Inverse Virtual Try-On: Generating Multi-Category Product-Style Images from Clothed Individuals
Davide Lobba, Fulvio Sanguigni, Bin Ren, Marcella Cornia, Rita Cucchiara, Nicu Sebe
2025-05-28
Summary
This paper talks about TEMU-VTOFF, a new AI system that can take a photo of a person wearing clothes and generate images of those clothes as separate product pictures, even when there are different types of garments involved.
What's the problem?
The problem is that it's really hard for computers to take a picture of someone wearing several pieces of clothing and then create clean, clear images of each item by itself, especially when the clothes overlap or come from different categories like shirts, pants, and jackets.
What's the solution?
To solve this, the researchers built TEMU-VTOFF, which uses advanced AI techniques to separate out the features of each piece of clothing and pay attention to different types at the same time.
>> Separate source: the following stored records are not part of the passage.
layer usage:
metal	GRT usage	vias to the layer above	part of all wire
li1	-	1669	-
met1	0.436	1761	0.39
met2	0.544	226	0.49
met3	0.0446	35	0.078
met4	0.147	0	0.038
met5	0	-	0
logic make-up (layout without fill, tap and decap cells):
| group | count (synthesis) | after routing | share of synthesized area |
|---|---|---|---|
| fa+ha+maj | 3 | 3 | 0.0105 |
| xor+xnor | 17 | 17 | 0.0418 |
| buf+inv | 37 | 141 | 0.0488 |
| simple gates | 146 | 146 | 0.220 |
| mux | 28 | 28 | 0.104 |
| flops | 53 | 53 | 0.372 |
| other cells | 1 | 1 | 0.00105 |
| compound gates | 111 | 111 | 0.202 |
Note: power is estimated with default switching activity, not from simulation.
--- src/rtl/exfifo_byte_bridge_if.sv ---
// Host byte streams and CPU word FIFO ports of the byte bridge.
interface exfifo_byte_bridge_if #(
  parameter int unsigned DEPTH = 16
);
  localparam int unsigned LW = $clog2(DEPTH) + 1;

  logic [7:0]    in_data;
  logic          in_valid;
  logic          in_ready;
  logic [31:0]   exfifo_if_d;
  logic          exfifo_if_rd;
  logic          exfifo_if_rdempty;
  logic [31:0]   exfifo_of_d;
  logic          exfifo_of_wr;
  logic          exfifo_of_wrfull;
  logic          exfifo_rst;
  logic [7:0]    out_data;
  logic          out_valid;
  logic          out_ready;
  logic [LW-1:0] if_level;
  logic [LW-1:0] of_level;
  logic          of_overflow;

  modport slave (
    input  in_data, in_valid, exfifo_if_rd, exfifo_of_d, exfifo_of_wr,
           exfifo_rst, out_ready,
    output in_ready, exfifo_if_d, exfifo_if_rdempty, exfifo_of_wrfull,
           out_data, out_valid, if_level, of_level, of_overflow
  );

  modport master (
    output in_data, in_valid, exfifo_if_rd, exfifo_of_d, exfifo_of_wr,
           exfifo_rst, out_ready,
    input  in_ready, exfifo_if_d, exfifo_if_rdempty, exfifo_of_wrfull,
           out_data, out_valid, if_level, of_level, of_overflow
  );
endinterface
File: src/rtl/demux_1_2_buf.sv
// demux_1_2_buf: steers one valid/ready word per cycle into one of two single-entry output buffers
module demux_1_2_buf #(
    parameter int WIDTH = 32,
    parameter int CNT_W = 16
) (
    input  logic             clk,
    input  logic             rst,
    input  logic [WIDTH-1:0] in_data,
    input  logic             in_sel,
    input  logic             in_valid,
    output logic             in_ready,
    output logic [WIDTH-1:0] a_data,
    output logic             a_valid,
    input  logic             a_ready,
    output logic [WIDTH-1:0] b_data,
    output logic             b_valid,
    input  logic             b_ready,
    output logic [CNT_W-1:0] a_count,
    output logic [CNT_W-1:0] b_count
);

    logic load_a, load_b;

    // a slot can take a word when it is empty or being drained this cycle
    always_comb begin
        in_ready = in_sel ? (~b_valid | b_ready) : (~a_valid | a_ready);
        load_a   = in_valid & in_ready & ~in_sel;
        load_b   = in_valid & in_ready & in_sel;
    end

    // slot A: load wins over drain so a same-cycle drain and refill keeps a_valid high
    always_ff @(posedge clk or posedge rst) begin
        if (rst) begin
            a_data  <= '0;
            a_valid <= 1'b0;
        end else if (load_a) begin
            a_data  <= in_data;
            a_valid <= 1'b1;
        end else if (a_ready) begin
            a_valid <= 1'b0;
        end
    end

    // slot B: same policy as slot A
    always_ff @(posedge clk or posedge rst) begin
        if (rst) begin
            b_data  <= '0;
            b_valid <= 1'b0;
        end else if (load_b) begin
            b_data  <= in_data;
            b_valid <= 1'b1;
        end else if (b_ready) begin
            b_valid <= 1'b0;
        end
    end

    // per-destination accepted-word counters, wrapping naturally
    always_ff @(posedge clk or posedge rst) begin
        if (rst) begin
            a_count <= '0;
            b_count <= '0;
        end else begin
            a_count <= a_count + CNT_W'(load_a);
            b_count <= b_count + CNT_W'(load_b);
        end
    end

endmodule

File: config.mk
export PLATFORM = sky130hd
export DESIGN_NAME = demux_1_2_buf
export DESIGN_NICKNAME = d
export VERILOG_FILES = /design/src/rtl/demux_1_2_buf.sv
export SDC_FILE = /design/constraint.sdc
export NUM_CORES = 1
export LEC_CHECK = 0
export CORE_MARGIN = 2
export CORE_UTILIZATION = 30
export DETAILED_ROUTE_END_ITERATION = 10
export GPL_ROUTABILITY_DRIVEN = 0
export PLACE_DENSITY = 0.65
export SYNTH_ARGS = -nofsm -noshare
export SYNTH_HDL_FRONTEND = slang
export SYNTH_SLANG_ARGS = --single-unit
File: constraint.sdc
create_clock -name clk -period 8 [get_ports clk]
set_clock_uncertainty 0.15 [all_clocks]
set_input_delay 0.8 -clock clk [delete_from_list [all_inputs] [get_ports clk]]
set_output_delay 0.8 -clock clk [all_outputs]
set_load 0.02 [all_outputs]
Yosys cells after proc, flatten, opt, wreduce, memory -nomap -nowiden
Index checks and enable logic that the tools add are counted.
W data, S select, Z words.
{ "totals": {"ff_bits": 98, "input_bits": 38, "output_inout_bits": 99, "elab_cells": 23} }
{ "classes": {"n_addsub": 2, "muxes": 5, "bitwise_logic": 8, "reduce_logical": 2} }
{ "op_table": {"columns": ["cell", "n"], "rows": [
  ["$add A16 B1 Y16", 2],
  ["$mux W1", 5],
  ["$reduce_bool A2 Y1", 2],
  ["$and A1 B1 Y1", 3],
  ["$not A1 Y1", 3],
  ["$or A1 B1 Y1", 2]
]} }

Logic depth before layout (Yosys ltp)
Gate-level depths: netlist of run 1.
{ "depth": {"word_depth": 6, "depth_mapped": 10, "mapped_depth_nobuf": 7} }

Least setup slack after synthesis of run 1
No wires, ideal clock.
{ "synth_timing": {"path_type": "input-to-reg", "start": "input port b_ready", "end": "register b_count[14]", "setup_time_ns": 0.080, "arrival_time_ns": 2.421, "required_ns": 7.770, "slack_ns": 5.350, "path_stages": 10, "path_buffers": 3, "path_cell_list": "nand2b_1 -> nor2b_1 -> buf_4 -> buf_6 -> ha_1 -> ha_1 -> clkbuf_1 -> inv_1 -> nor4_1 -> xor2_1"} }
{ "synth_between": {"elab_chain_cells": 5} }
{ "synth_lines": {"columns": ["element", "line", "text"], "rows": [
  ["from (decl)", "17", "input logic b_ready,"],
  ["$or A1 B1 Y1", "26", "in_ready = in_sel ? (~b_valid | b_ready) : (~a_valid | a_ready);"],
  ["$mux W1", "26", null],
  ["$and A1 B1 Y1 (2 in series)", "28", "load_b = in_valid & in_ready & in_sel;"],
  ["via load_b", "22", "logic load_a, load_b;"],
  ["$add A16 B1 Y16", "64", "b_count <= b_count + CNT_W'(load_b);"],
  ["to (signal assigned)", "64", null],
  ["to (decl)", "19", "output logic [CNT_W-1:0] b_count"]
]} }
The timed path passes the listed nets, and every way through them passes these cells.
A chain may end at the register's enable or synchronous reset.

Worst setup path in the final report of run 1
{ "layout_timing": {"start": "input port in_sel", "end": "output port in_ready"} }
{ "layout_between": {"elab_chain_cells": 1} }
{ "layout_lines": {"columns": ["element", "line", "text"], "rows": [
  ["from (decl)", "9", "input logic in_sel,"],
  ["$mux W1", "26", null],
  ["to (decl)", "11", "output logic in_ready,"]
]} }
No other way between the ends.

==> metrics.md, run 1 <==
| Metric | Value |
|---|---|
| Outcome | `completed` |
| 1st-iter DRT viols | `149` |
| Setup TNS | `0 ps` |
| DR WL/cell | `14.4 µm` |
| Fin. Hold Viols | `0` |
| Most common cell after layout, fill and taps aside | `clkdlybuf4s50_1` |
| DRT Wirelength | `8400 µm` |
| Distinct cells, synth | `24` |
| Ant. Diodes | `0` |
| Reg clk slew, reported paths | `60 ps` |
| Crit Path Max Fanout | `4` |
| Setup crit start kind | `input port` |
| Hold slack | `316 ps` |
| Total track usage | `0.123` |
| Total power | `1490 µW` |
| Synth Area in Adders | `0.0191` |
| Final Cycle Share | `0.400` |
| Initial antenna violation count | `0` |
| Syn Area/Cell | `14.9 µm²` |
| Ports | `137` |
| First-pass GRT wire length | `13,700 µm` |
| Num CTS Buffers | `9` |
| Clock sinks | `98` |
| Cell Rows | `41` |
| Crit. End Element | `output port` |
| DRC | `0` |
| HPWL Detailed | `5960 µm` |
| Final #Nets | `450` |
| Worst VDD drop | `128 µV` |
| TritonCTS clock tree | `done` |
| Via count | `2,638` |
| Placed cells | `567` |
| Die height | `118 µm` |
| Syn. warnings | `0` |
| Syn Std Cell Area | `3920 µm²` |
| Tightest Pin Transition | `674 ps` |
| Routed vias/inst | `4.52` |
| Drt pass-1 iters | `4` |
| Mux cell area share after synthesis | `0.187` |
| Vias in the first global route | `2,692` |
| Cell Pwr Density | `259 nW/µm²` |
| Syn Nets | `308` |
| Post-CTS setup buffer count | `0` |
| Largest family of logic cells by synthesized area | `multiplexers` |
| Compound-Gate Fraction of Synth Area | `0.00128` |
| CTS resizes | `0` |
| Sequential-to-total area share from yosys stat | `0.625` |
| H-tree levels | `3` |
| CTS Hold Bufs | `0` |
| Maxcap violations | `0` |
| Worst Path Required | `7050 ps` |
| Worst skew pair latency | `340 ps` |
| Final Instance Count excl. Fillers | `583` |
| RSZ-0062 raised after global routing | `no` |
| Root Buffer | `clkbuf_16` |
| Number of I/O port buffers | `136` |
| FF+latch count, synth | `98` |
| Most frequent cells in the layout | `136 x clkdlybuf4s50_1, 98 x dfrtp_1, 65 x mux2_2` |
| Slew HR | `0.550` |
| Clk buf depth | `2` |
| P&R area growth vs syn | `46.3%` |
| Xor and xnor area share after synthesis | `0.0625` |
| Crit path time final | `3200 ps` |
| Fillcell total | `1,200` |
| Synthesized instance count | `264` |
| Hold Path Class | `reg2reg` |
| Die W | `118 µm` |
| Max Fclk | `0.312 GHz` |
| Max Slew Vio Count | `0` |
| Post-DRT Antenna Nets | `0` |
| Simple-gate share of the synthesized area | `0.0810` |
| Endpoints failing setup | `0` |
| Data arrival, critical path | `2250 ps` |
| Die area | `14,000 µm²` |
| Leakage dissipation | `0.00243 µW` |
| Largest net degree at the start of global routing | `55` |
| Remaining Overflow, GRT | `0` |
| Layout cells sized above 1 | `0.207` |
| Initial Util | `0.309` |
| CP Class | `in2out` |
| Core Region | `12,700 µm²` |
worst max-delay path, stage by stage:
cell,delay (ps)
clkdlybuf4s50_1,560
mux2_2,350
clkdlybuf4s50_1,530
layer usage:
layer / global-route usage / wire length, µm / up-vias / share of wire
li1: - / - / 1220 / -
met1: 0.145 / 3560 / 1318 / 0.42
met2: 0.201 / 4040 / 91 / 0.48
met3: 0.0536 / 692 / 9 / 0.082
met4: 0.0429 / 112 / 0 / 0.013
met5: 0 / 0 / - / 0
state kept, by name, summed over array words and instances, names as in the netlist:
register  flops
b_valid       1
a_valid       1
a_data       32
b_data       32
a_count      16
b_count      16
cells in the mapped netlist:
library cell  count  area [µm²]
nor4b_1           1        8.76
xor2_1           18         158
nand4_1          11        68.8
buf_4             2        15.0
nor3_1            6        30.0
nor2_1            4        15.0
nand3_1           7        35.0
and4_2            1        10.0
nor2b_1           1        6.26
buf_6             5        56.3
ha_1              6        75.1
nor4_1            6        37.5
nor3b_1           1        7.51
nand2_1          10        37.5
inv_1             5        18.8
mux2_2           65         732
nand4_4           1        21.3
o21ai_0           1        5.00
dfrtp_1          98        2450
nor3b_4           1        18.8
xnor2_1          10        87.6
and4_1            1        8.76
clkbuf_1          1        3.75
nand2b_1          2        12.5
worst paths after layout:
check / depth (start not counted) / slack, ps / end / startpoint
worst min register to register: 1 / 320 / a_count[15] / a_count[15]
worst max register to register: 8 / 5440 / b_count[14] / b_valid
worst max-delay path: 3 / 4800 / in_ready / in_sel
min in group asynchronous: 2 / 720 / a_data[9] / rst
max in group asynchronous: 3 / 5900 / a_count[4] / rst
worst min-delay path: 1 / 320 / a_count[15] / a_count[15]
metrics by stage:
step	setup WS [ps]	instance area [µm²]	util
finish	4800	5740	0.453
CTS	4800	5740	0.453
detailed placement	4460	5460	0.431
global placement	4570	5460	0.431
global route	4580	5740	0.453
floorplan	4490	3920	-
area by class of cell:
class,instances,area [µm²],share of cell area
sequential,98,2450,0.428
timing repair buffer,139,1380,0.241
multi-input combinational,153,1380,0.241
clock buffer,13,240,0.0419
tap,172,215,0.0375
clock inverter,3,40.0,0.00698
inverter,5,21.3,0.00371
report_power, final:
| group | total (µW) | internal (µW) | switching [µW] |
|---|---|---|---|
| combinational | 418 | 223 | 195 |
| clock | 416 | 242 | 174 |
| sequential | 654 | 581 | 73.2 |
cells by family (layout without fill, tap and decap cells):
logic type / Yosys count / after routing
buf+inv: 13 / 160
mux: 65 / 65
compound gates: 1 / 1
simple gates: 53 / 53
fa+ha+maj: 6 / 6
xor+xnor: 28 / 28
flops: 98 / 98
Power figures use the tool's default switching activity.
==> run 2: changes to the inputs <==
PLACE_DENSITY = 0.67   (was 0.65)
clock period = 2.6 ns   (was 8 ns; I/O delays follow)
==> metrics.md, run 2 (synthesized netlist as in run 1, its figures left out) <==
| Metric | Value |
|---|---|
| Tightest Pin Transition | `628 ps (was 674 ps)` |
| First-pass GRT wire length | `14,500 µm (was 13,700 µm)` |
| R2r setup slk | `550 ps (was 5440 ps)` |
| Remaining Overflow, GRT | `0 (unchanged)` |
| Die area | `14,000 µm² (unchanged)` |
| Clk buf depth | `2 (unchanged)` |
| Dpl ws | `141 ps (was 4460 ps)` |
| Initial Util | `0.309 (unchanged)` |
| Via count | `2,660 (was 2,638)` |
| Number of I/O port buffers | `136 (unchanged)` |
| Most common cell after layout, fill and taps aside | `clkdlybuf4s50_1 (unchanged)` |
| Max Fclk | `0.469 GHz` |
| Ant. Diodes | `0 (unchanged)` |
| Hold Path Class | `in2async (was reg2reg)` |
| Die height | `118 µm (unchanged)` |
| H-tree levels | `3 (unchanged)` |
| Hold slack | `302 ps (was 316 ps)` |
| HPWL Detailed | `6430 µm (was 5960 µm)` |
| Maxcap violations | `0 (unchanged)` |
| Fillcell total | `1,170 (was 1,200)` |
| Initial antenna violation count | `0 (unchanged)` |
| Core Region | `12,700 µm² (unchanged)` |
| DR WL/cell | `15.0 µm (was 14.4 µm)` |
| Post-CTS setup buffer count | `0 (unchanged)` |
| Largest registers | `a_data (32), b_data (32) (unchanged)` |
| Drt pass-1 iters | `4 (unchanged)` |
| Post-DRT Antenna Nets | `0 (unchanged)` |
| DRT Wirelength | `8820 µm (was 8400 µm)` |
| Max Slew Vio Count | `0 (unchanged)` |
| Setup crit start kind | `input port (unchanged)` |
| Routed vias/inst | `4.52 (about the same)` |
| Fin. Hold Viols | `0 (unchanged)` |
| CTS Hold Bufs | `0 (unchanged)` |
| R2R Path End | `a_count[13] (was b_count[14])` |
| Ports | `137 (unchanged)` |
| Num CTS Buffers | `9 (unchanged)` |
| Layout cells sized above 1 | `0.226 (was 0.207)` |
| Endpoints failing setup | `0 (unchanged)` |
| Total track usage | `0.132 (was 0.123)` |
| R2r worst-path depth | `7 (was 8)` |
| Most frequent cells in the layout | `136 x clkdlybuf4s50_1, 98 x dfrtp_1, 65 x mux2_2 (unchanged)` |
| Cell Pwr Density | `799 nW/µm² (was 259 nW/µm²)` |
| Setup TNS | `0 ps (unchanged)` |
| Final #Nets | `456 (was 450)` |
| FF/Latch Area | `2450 µm² (unchanged)` |
| Worst skew pair latency | `340 ps (about the same)` |
| Slew HR | `0.582 (was 0.550)` |
| DRC | `0 (unchanged)` |
| Die W | `118 µm (unchanged)` |
| Worst VDD drop | `324 µV (was 128 µV)` |
| Crit. End Element | `output port (unchanged)` |
| Largest net degree at the start of global routing | `50 (was 55)` |
| Vias in the first global route | `2,779 (was 2,692)` |
| CTS resizes | `0 (unchanged)` |
| RSZ-0062 raised after global routing | `no (unchanged)` |
| Root Buffer | `clkbuf_16 (unchanged)` |
| P&R area growth vs syn | `47.8% (was 46.3%)` |
| Worst r2r src | `a_valid (was b_valid)` |
| Worst Path Required | `2190 ps (was 7050 ps)` |
| Clock sinks | `98 (unchanged)` |
| 1st-iter DRT viols | `132 (was 149)` |
| Setup WS post-layout | `467 ps (was 4800 ps)` |
| Data arrival, critical path | `1720 ps (was 2250 ps)` |
| CP Class | `in2out (unchanged)` |
| Final Cycle Share | `0.820` |
| Crit path time final | `2130 ps` |
| Reg clk slew, reported paths | `60 ps (about the same)` |
| Crit Path Max Fanout | `4 (unchanged)` |
| Cell Rows | `41 (unchanged)` |
| Multi-input gate area | `1380 µm² (unchanged)` |
| Leakage dissipation | `0.00246 µW (was 0.00243 µW)` |
| TritonCTS clock tree | `done (unchanged)` |
| Outcome | `completed (unchanged)` |
==> run 2: changes by cell type in the layout (fill, tap and decap cells not counted), sizes merged <==
cell / before / now
clkbuf: 13 / 10
clkinvlp: 0 / 3
inv: 5 / 4
buf: 3 / 9
==> run 2: how the worst max path moves through the flow <==
stage                 start           to  slack, ps  depth (start not counted)
detailed placement  a_ready  a_count[13]        140                          8
global route        a_valid  a_count[14]        310                          7
floorplan           b_valid  b_count[14]        300                         10
finish               in_sel     in_ready        470                          3
CTS                  in_sel     in_ready        460                          3
global placement    a_ready  a_count[14]        200                          8
==> run 2: critical path, stage by stage <==
cell	delay, ps
clkdlybuf4s50_1	560
mux2_2	360
clkdlybuf4s50_1	540
==> run 2: power breakdown <==
part           switching, µW  total [µW]  internal [µW]  leakage, µW
clock                    552        1310            763     0.000140
sequential               221        2010           1790      0.00120
combinational            614        1310            694      0.00112
==> run 2: per-stage QoR <==
| stage | area, µm² | power (µW) | cells | util |
|---|---|---|---|---|
| global route | 5800 | 4870 | 588 | 0.457 |
| detailed placement | 5500 | 3360 | 573 | 0.434 |
| floorplan | 3930 | 2640 | 264 | - |
| finish | 5800 | 4630 | 588 | 0.457 |
| global placement | 5500 | 3330 | 573 | 0.434 |
| CTS | 5800 | 4700 | 588 | 0.457 |
==> run 2: cell type report <==
| class | count | area share |
|---|---|---|
| Sequential cell | 98 | 0.423 |
| Timing Repair Buffer | 145 | 0.247 |
| Multi-Input combinational cell | 153 | 0.239 |
| Clock buffer | 10 | 0.0412 |
| Tap cell | 172 | 0.0371 |
| Clock inverter | 5 | 0.00950 |
| Inverter | 5 | 0.00389 |
==> run 2: layer usage <==
layer,vias to the layer above,track usage,routed length (µm)
met5,-,0,0
met4,0,0.0595,157
met3,12,0.0497,688
met2,97,0.199,4210
met1,1324,0.169,3760
li1,1227,-,-
==> run 3: changes to the inputs <==
PLACE_DENSITY = 0.65   (was 0.67)
clock period = 2.2 ns   (was 2.6 ns; I/O delays follow)
==> metrics.md, run 3 (synthesized netlist as in run 1, its figures left out) <==
| Metric | Value |
|---|---|
| Outcome | `completed (unchanged)` |
| Max Slew Vio Count | `0 (unchanged)` |
| Die area | `14,000 µm² (unchanged)` |
| Finished Core Util | `0.467 (was 0.457)` |
| Remaining Overflow, GRT | `0 (unchanged)` |
| Vias in the first global route | `2,695 (was 2,779)` |
| Largest registers | `a_data (32), b_data (32) (unchanged)` |
| Crit path max-delay cell type | `clkdlybuf4s50_1 (unchanged)` |
| Final Instance Count excl. Fillers | `593 (was 588)` |
| Cell Pwr Density | `970 nW/µm² (was 799 nW/µm²)` |
| CP Depth | `4 (was 3)` |
| Final #Nets | `460 (was 456)` |
| CP Buf/Inv Count | `2 (unchanged)` |
| DRC | `0 (unchanged)` |
| Ports | `137 (unchanged)` |
| Worst skew pair latency | `350 ps (was 340 ps)` |
| Crit path time final | `2060 ps` |
| Via count | `2,640 (was 2,660)` |
| Most common cell after layout, fill and taps aside | `clkdlybuf4s50_1 (unchanged)` |
| Worst path max stage delay | `540 ps (was 560 ps)` |
| CTS Hold Bufs | `0 (unchanged)` |
| Hold Path Class | `in2async (unchanged)` |
| Reg clk slew, reported paths | `60 ps (about the same)` |
| Total power | `5740 µW (was 4630 µW)` |
| H-tree levels | `3 (unchanged)` |
| Largest net degree at the start of global routing | `99 (was 50)` |
| Num CTS Buffers | `9 (unchanged)` |
| Max Fclk | `0.485 GHz` |
| Initial Util | `0.309 (unchanged)` |
| Number of I/O port buffers | `136 (unchanged)` |
| Clk buf depth | `2 (unchanged)` |
| Placed cells | `577 (was 573)` |
| Slew HR | `0.656 (was 0.582)` |
| 1st-iter DRT viols | `111 (was 132)` |
| CP Class | `reg2out (was in2out)` |
| Fin. Hold Viols | `0 (unchanged)` |
| Routed vias/inst | `4.45 (was 4.52)` |
| RSZ-0062 raised after global routing | `yes (was no)` |
| Setup crit start kind | `register (was input port)` |
| HPWL Detailed | `6230 µm (was 6430 µm)` |
| Root Buffer | `clkbuf_16 (unchanged)` |
| Post-CTS setup buffer count | `0 (unchanged)` |
| TritonCTS clock tree | `done (unchanged)` |
| Die height | `118 µm (unchanged)` |
| Crit. End Element | `output port (unchanged)` |
| Tightest Pin Transition | `516 ps (was 628 ps)` |
| Crit Path Max Fanout | `2 (was 4)` |
| Worst Path Required | `1830 ps (was 2190 ps)` |
| Maxcap violations | `0 (unchanged)` |
| Fillcell total | `1,169 (was 1,170)` |
| DRT Wirelength | `8810 µm (was 8820 µm)` |
| Worst VDD drop | `407 µV (was 324 µV)` |
| Placed inst area | `5570 µm² (was 5500 µm²)` |
| Layout cells sized above 1 | `0.242 (was 0.226)` |
| DR WL/cell | `14.9 µm (was 15.0 µm)` |
| P&R area growth vs syn | `51.0% (was 47.8%)` |
| Setup TNS | `0 ps (unchanged)` |
| Data arrival, critical path | `1690 ps (was 1720 ps)` |
| Final Cycle Share | `0.938` |
| Initial antenna violation count | `0 (unchanged)` |
| Ant. Diodes | `0 (unchanged)` |
| Leakage dissipation | `0.00251 µW (was 0.00246 µW)` |
| R2r worst-path depth | `7 (unchanged)` |
| CP delay by family, top | `buffers and inverters (unchanged)` |
| Die W | `118 µm (unchanged)` |
| Cell Rows | `41 (unchanged)` |
| Endpoints failing setup | `0 (unchanged)` |
| Worst-path cell chain | `nand2b_1, buf_4, mux2_2, clkdlybuf4s50_1 (was clkdlybuf4s50_1, mux2_2, clkdlybuf4s50_1)` |
| Final Cell Area | `5920 µm² (was 5800 µm²)` |
| Core Region | `12,700 µm² (unchanged)` |
| Total track usage | `0.131 (was 0.132)` |
| Post-DRT Antenna Nets | `0 (unchanged)` |
| Drt pass-1 iters | `4 (unchanged)` |
| First-pass GRT wire length | `14,400 µm (was 14,500 µm)` |
| Clock sinks | `98 (unchanged)` |
| Most frequent cells in the layout | `136 x clkdlybuf4s50_1, 98 x dfrtp_1, 65 x mux2_2 (unchanged)` |
| CTS resizes | `0 (unchanged)` |
-- run 3: cell types whose count changed in the layout (fill, tap and decap cells not counted), moves of 2 or more --
cell	previous run	this run
buf_4	9	11
clkinv_2	2	0
nor4_2	0	2
buf_12	0	2
bufinv_16	1	3
nor4_1	6	4
-- run 3: layout make-up --
cell class / count / area, µm² / share of cell area
clock buffers: 10 / 229 / 0.0387
clock inverters: 6 / 114 / 0.0192
inverters: 5 / 22.5 / 0.00380
multi-input cells: 153 / 1410 / 0.237
flip-flops and latches: 98 / 2450 / 0.414
well taps: 172 / 215 / 0.0363
repair buffers: 149 / 1480 / 0.251
-- run 3: through the flow --
stage / hold slack [ps] / setup WS, ps
2_1_floorplan: 179 / 0.990
3_3_place_gp: 321 / -97.3
4_1_cts: 260 / 113
6_report: 226 / 137
3_5_place_dp: 325 / -122
5_1_grt: 292 / -5.93
-- run 3: worst reg2reg max path: stages, from the launching register on --
cell      delay, ps
dfrtp_1         390
nand2b_1        110
nor3b_4         290
ha_1            230
ha_1            180
nand3_2         140
nor4_2          270
xor2_1          160
-- run 3: final timing paths --
kind | startpoint | to | slack (ps)
max | b_valid | in_ready | 140
min | rst | a_count[15] | 230
max reg2reg | a_valid | a_count[14] | 210
min reg2reg | a_count[15] | a_count[15] | 330
max in group asynchronous | rst | a_data[25] | 1290
min in group clk | a_count[15] | a_count[15] | 330
-- run 3: power breakdown --
group          switching [µW]  leakage, µW  internal [µW]
Clock                     698     0.000159           1120
Sequential                267      0.00120           2110
Combinational             720      0.00115            832
-- run 3: routing by layer --
metal | up-vias | global-route usage | routed length [µm]
li1 | 1240 | - | -
met1 | 1308 | 0.167 | 3880
met2 | 77 | 0.200 | 4170
met3 | 15 | 0.0314 | 480
met4 | 0 | 0.0821 | 279
met5 | - | 0 | 0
This lets the system create high-quality product images for each garment, no matter how many are in the original photo.
Why it matters?
This is important because it can help online shopping by making it easier to show and sell individual clothing items, even if all you have is a photo of someone wearing them, which saves time for stores and makes things simpler for customers.
Abstract
TEMU-VTOFF, a novel multi-modal architecture using DiT and multimodal attention, achieves state-of-the-art performance on virtual try-off tasks by disentangling garment features and handling multiple garment categories.